PROBLEM DESCRIPTION:
For the material below, return exactly the lines starting at the one holding "a positive value" and ending at the one holding "restarts the noise", counting both as part of the range.
** PROVIDED ENTRIES follows **
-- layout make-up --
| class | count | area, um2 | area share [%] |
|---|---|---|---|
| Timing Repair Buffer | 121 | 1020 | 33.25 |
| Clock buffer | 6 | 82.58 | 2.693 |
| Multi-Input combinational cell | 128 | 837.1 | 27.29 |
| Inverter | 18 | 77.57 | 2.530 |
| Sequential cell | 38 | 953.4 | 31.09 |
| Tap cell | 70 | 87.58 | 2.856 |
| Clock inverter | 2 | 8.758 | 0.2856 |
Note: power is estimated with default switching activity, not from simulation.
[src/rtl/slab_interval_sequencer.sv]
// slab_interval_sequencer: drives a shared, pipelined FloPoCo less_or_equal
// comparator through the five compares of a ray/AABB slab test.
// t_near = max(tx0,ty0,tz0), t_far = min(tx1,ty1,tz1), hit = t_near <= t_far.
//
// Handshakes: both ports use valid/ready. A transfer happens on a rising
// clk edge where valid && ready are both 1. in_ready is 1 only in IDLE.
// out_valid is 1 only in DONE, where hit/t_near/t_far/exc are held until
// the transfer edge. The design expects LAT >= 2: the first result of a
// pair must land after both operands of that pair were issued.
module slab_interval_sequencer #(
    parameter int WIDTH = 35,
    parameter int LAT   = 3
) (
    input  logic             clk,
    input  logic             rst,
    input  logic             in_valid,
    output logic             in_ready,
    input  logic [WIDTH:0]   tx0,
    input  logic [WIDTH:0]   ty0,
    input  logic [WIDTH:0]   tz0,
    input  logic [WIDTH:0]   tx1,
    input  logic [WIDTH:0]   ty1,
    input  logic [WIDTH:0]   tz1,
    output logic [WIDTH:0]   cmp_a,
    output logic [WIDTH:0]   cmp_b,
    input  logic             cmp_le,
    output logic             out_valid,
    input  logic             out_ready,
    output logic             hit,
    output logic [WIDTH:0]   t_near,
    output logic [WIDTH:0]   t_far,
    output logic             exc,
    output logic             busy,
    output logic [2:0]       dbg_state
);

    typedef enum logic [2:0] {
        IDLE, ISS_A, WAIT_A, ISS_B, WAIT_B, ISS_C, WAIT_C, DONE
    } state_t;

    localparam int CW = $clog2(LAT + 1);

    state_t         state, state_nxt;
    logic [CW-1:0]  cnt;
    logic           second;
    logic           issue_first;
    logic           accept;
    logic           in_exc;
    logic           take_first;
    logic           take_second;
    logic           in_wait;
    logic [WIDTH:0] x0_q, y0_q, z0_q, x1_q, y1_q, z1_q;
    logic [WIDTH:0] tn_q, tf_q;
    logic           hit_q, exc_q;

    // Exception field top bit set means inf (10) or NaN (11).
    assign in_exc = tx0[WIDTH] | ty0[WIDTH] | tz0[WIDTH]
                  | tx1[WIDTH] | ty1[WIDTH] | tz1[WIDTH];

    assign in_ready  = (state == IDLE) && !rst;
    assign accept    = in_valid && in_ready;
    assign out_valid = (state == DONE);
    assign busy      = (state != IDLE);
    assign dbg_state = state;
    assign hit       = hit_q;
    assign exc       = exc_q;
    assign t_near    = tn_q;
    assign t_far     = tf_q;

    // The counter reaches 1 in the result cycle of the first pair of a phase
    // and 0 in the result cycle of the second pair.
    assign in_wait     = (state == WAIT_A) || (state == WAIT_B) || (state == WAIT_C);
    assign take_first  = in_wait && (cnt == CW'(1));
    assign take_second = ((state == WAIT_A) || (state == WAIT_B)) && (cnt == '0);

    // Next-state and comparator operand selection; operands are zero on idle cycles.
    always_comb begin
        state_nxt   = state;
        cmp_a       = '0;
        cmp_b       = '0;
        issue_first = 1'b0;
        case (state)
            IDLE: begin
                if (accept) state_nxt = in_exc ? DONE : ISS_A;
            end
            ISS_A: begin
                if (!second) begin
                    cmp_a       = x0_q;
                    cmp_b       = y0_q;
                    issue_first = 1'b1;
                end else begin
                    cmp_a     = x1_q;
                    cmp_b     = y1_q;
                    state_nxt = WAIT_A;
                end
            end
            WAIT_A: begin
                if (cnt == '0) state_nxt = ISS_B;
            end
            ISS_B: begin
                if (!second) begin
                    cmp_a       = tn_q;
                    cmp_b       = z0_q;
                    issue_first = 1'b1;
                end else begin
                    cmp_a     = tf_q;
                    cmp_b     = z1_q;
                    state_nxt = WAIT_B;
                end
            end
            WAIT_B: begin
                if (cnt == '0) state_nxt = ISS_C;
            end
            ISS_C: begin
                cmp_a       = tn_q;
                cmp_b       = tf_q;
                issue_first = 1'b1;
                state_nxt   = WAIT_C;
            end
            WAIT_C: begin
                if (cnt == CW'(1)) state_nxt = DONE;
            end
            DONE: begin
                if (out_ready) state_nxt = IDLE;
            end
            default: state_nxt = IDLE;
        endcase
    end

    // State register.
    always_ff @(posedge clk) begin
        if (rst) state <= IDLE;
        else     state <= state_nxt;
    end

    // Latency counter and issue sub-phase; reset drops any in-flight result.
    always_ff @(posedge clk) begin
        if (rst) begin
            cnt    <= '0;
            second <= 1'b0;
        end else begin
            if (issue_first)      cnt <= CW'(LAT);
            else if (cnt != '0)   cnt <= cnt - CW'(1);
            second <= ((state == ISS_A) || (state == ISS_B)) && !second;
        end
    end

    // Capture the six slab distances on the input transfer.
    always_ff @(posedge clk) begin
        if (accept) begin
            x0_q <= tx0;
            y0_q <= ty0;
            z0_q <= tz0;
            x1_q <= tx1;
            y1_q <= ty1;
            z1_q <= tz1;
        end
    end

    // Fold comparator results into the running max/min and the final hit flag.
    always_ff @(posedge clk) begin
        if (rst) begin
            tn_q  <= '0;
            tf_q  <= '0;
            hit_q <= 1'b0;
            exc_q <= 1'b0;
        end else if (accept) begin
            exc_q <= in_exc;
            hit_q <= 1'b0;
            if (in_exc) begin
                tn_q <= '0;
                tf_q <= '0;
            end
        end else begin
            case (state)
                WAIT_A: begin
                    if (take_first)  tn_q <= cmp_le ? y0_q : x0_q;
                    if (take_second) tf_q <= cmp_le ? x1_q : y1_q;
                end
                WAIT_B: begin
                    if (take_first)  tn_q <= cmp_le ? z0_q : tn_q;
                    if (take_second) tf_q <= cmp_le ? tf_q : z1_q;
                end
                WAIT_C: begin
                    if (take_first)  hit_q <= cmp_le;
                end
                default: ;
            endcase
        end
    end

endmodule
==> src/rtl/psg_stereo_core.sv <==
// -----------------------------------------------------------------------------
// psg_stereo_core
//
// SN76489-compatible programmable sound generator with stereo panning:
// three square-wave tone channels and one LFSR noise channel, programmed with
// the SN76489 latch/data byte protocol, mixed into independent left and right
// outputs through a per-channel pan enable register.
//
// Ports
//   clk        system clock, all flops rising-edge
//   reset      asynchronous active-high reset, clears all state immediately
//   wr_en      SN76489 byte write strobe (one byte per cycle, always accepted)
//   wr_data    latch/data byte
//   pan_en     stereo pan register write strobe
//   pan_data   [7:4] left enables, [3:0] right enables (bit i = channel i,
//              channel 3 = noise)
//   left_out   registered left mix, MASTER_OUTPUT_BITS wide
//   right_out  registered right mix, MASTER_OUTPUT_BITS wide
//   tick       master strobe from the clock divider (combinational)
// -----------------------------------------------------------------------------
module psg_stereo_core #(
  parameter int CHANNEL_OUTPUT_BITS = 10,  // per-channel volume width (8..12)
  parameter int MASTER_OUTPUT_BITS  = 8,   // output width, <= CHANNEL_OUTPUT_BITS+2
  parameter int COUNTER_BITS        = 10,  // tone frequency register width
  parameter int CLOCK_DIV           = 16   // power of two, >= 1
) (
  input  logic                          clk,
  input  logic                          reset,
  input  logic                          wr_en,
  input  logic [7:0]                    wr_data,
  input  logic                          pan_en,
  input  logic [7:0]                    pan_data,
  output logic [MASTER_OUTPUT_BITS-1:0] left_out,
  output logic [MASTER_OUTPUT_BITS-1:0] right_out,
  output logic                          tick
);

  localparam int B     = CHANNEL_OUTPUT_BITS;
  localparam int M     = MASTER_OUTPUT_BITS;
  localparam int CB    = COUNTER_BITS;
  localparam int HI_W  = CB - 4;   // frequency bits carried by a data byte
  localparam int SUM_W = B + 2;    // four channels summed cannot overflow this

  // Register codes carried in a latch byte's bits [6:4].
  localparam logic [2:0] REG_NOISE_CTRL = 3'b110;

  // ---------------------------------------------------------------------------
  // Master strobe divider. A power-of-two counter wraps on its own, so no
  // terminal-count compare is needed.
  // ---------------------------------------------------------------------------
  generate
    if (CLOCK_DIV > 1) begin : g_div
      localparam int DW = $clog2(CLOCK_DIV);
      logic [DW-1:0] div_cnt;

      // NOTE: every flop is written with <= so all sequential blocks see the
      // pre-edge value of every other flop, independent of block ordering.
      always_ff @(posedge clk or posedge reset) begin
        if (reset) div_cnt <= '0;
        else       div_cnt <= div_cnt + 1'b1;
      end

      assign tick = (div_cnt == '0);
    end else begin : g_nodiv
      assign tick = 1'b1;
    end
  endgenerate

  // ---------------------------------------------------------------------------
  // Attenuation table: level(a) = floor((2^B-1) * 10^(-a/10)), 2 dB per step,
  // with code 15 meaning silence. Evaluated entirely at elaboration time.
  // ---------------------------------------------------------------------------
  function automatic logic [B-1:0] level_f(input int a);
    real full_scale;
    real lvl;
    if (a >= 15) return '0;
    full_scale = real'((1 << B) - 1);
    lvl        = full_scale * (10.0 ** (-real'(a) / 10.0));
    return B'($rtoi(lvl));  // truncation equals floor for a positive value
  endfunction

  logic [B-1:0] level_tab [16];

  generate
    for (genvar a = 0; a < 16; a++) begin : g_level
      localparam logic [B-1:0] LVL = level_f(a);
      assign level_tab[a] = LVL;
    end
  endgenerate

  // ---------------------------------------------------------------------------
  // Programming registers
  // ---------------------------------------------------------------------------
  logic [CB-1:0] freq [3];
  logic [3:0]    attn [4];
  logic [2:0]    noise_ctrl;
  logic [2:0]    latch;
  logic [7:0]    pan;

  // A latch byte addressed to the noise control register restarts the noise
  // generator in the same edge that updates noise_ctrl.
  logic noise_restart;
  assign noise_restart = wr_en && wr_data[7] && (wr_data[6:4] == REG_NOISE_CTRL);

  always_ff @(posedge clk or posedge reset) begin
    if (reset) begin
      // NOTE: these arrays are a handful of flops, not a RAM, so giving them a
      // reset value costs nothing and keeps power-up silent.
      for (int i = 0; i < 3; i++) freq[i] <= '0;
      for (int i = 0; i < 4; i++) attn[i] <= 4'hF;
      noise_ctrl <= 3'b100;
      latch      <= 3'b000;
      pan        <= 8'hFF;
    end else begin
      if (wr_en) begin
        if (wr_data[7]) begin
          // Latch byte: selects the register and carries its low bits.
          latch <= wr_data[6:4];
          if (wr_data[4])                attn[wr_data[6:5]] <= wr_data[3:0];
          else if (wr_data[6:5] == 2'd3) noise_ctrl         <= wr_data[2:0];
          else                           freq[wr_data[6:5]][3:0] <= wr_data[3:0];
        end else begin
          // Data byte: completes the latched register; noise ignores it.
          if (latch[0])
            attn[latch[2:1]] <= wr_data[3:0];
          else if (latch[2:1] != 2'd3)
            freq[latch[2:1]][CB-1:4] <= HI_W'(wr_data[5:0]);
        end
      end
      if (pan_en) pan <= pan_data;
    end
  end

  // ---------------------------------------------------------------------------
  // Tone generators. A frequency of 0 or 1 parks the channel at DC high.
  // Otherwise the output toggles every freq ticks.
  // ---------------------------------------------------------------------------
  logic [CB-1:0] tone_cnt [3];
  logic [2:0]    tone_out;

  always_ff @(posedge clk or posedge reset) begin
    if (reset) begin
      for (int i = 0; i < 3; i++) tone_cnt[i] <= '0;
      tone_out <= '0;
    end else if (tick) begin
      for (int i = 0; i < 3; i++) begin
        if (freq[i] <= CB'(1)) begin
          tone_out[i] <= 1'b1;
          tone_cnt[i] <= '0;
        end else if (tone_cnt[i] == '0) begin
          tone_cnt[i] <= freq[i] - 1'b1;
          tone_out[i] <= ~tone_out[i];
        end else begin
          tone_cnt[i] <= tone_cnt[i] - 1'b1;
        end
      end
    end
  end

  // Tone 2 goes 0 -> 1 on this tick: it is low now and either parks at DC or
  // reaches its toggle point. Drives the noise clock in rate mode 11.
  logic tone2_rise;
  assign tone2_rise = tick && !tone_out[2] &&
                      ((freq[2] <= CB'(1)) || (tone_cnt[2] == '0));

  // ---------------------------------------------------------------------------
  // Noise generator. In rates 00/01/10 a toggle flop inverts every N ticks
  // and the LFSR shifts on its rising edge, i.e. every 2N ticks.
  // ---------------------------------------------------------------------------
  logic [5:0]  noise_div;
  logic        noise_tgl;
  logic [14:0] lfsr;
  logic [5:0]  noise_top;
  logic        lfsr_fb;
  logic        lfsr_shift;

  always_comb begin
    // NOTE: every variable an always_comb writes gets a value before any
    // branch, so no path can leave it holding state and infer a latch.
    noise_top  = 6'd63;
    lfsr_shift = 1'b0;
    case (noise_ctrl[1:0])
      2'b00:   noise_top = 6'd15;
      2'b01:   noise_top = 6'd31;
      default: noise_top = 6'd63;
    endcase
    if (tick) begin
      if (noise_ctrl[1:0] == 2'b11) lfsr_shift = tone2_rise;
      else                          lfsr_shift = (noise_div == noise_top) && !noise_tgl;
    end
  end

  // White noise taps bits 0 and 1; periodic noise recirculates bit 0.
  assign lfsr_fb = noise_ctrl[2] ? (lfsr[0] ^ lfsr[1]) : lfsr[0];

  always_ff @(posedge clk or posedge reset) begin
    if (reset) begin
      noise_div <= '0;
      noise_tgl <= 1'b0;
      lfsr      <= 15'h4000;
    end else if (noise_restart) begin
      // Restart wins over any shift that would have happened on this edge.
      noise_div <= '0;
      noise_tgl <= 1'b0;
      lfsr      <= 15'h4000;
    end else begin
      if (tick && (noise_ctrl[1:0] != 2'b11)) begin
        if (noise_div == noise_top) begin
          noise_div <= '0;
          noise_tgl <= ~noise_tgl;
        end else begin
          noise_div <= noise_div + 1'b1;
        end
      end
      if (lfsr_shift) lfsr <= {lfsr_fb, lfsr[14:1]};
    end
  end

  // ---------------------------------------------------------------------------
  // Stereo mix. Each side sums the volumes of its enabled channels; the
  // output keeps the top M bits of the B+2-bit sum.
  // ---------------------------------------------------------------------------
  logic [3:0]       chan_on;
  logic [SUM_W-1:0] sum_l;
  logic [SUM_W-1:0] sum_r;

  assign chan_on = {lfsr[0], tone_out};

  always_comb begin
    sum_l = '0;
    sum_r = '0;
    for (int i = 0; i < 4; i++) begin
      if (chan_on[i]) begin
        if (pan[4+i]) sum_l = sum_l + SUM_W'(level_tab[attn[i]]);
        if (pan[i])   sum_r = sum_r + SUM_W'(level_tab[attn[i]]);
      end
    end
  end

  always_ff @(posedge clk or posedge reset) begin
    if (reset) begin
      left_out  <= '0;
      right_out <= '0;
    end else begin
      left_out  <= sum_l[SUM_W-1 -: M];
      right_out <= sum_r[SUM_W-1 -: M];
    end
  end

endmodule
** End of PROVIDED ENTRIES **
TASK SOLUTION:
    return B'($rtoi(lvl));  // truncation equals floor for a positive value
  endfunction

  logic [B-1:0] level_tab [16];

  generate
    for (genvar a = 0; a < 16; a++) begin : g_level
      localparam logic [B-1:0] LVL = level_f(a);
      assign level_tab[a] = LVL;
    end
  endgenerate

  // ---------------------------------------------------------------------------
  // Programming registers
  // ---------------------------------------------------------------------------
  logic [CB-1:0] freq [3];
  logic [3:0]    attn [4];
  logic [2:0]    noise_ctrl;
  logic [2:0]    latch;
  logic [7:0]    pan;

  // A latch byte addressed to the noise control register restarts the noise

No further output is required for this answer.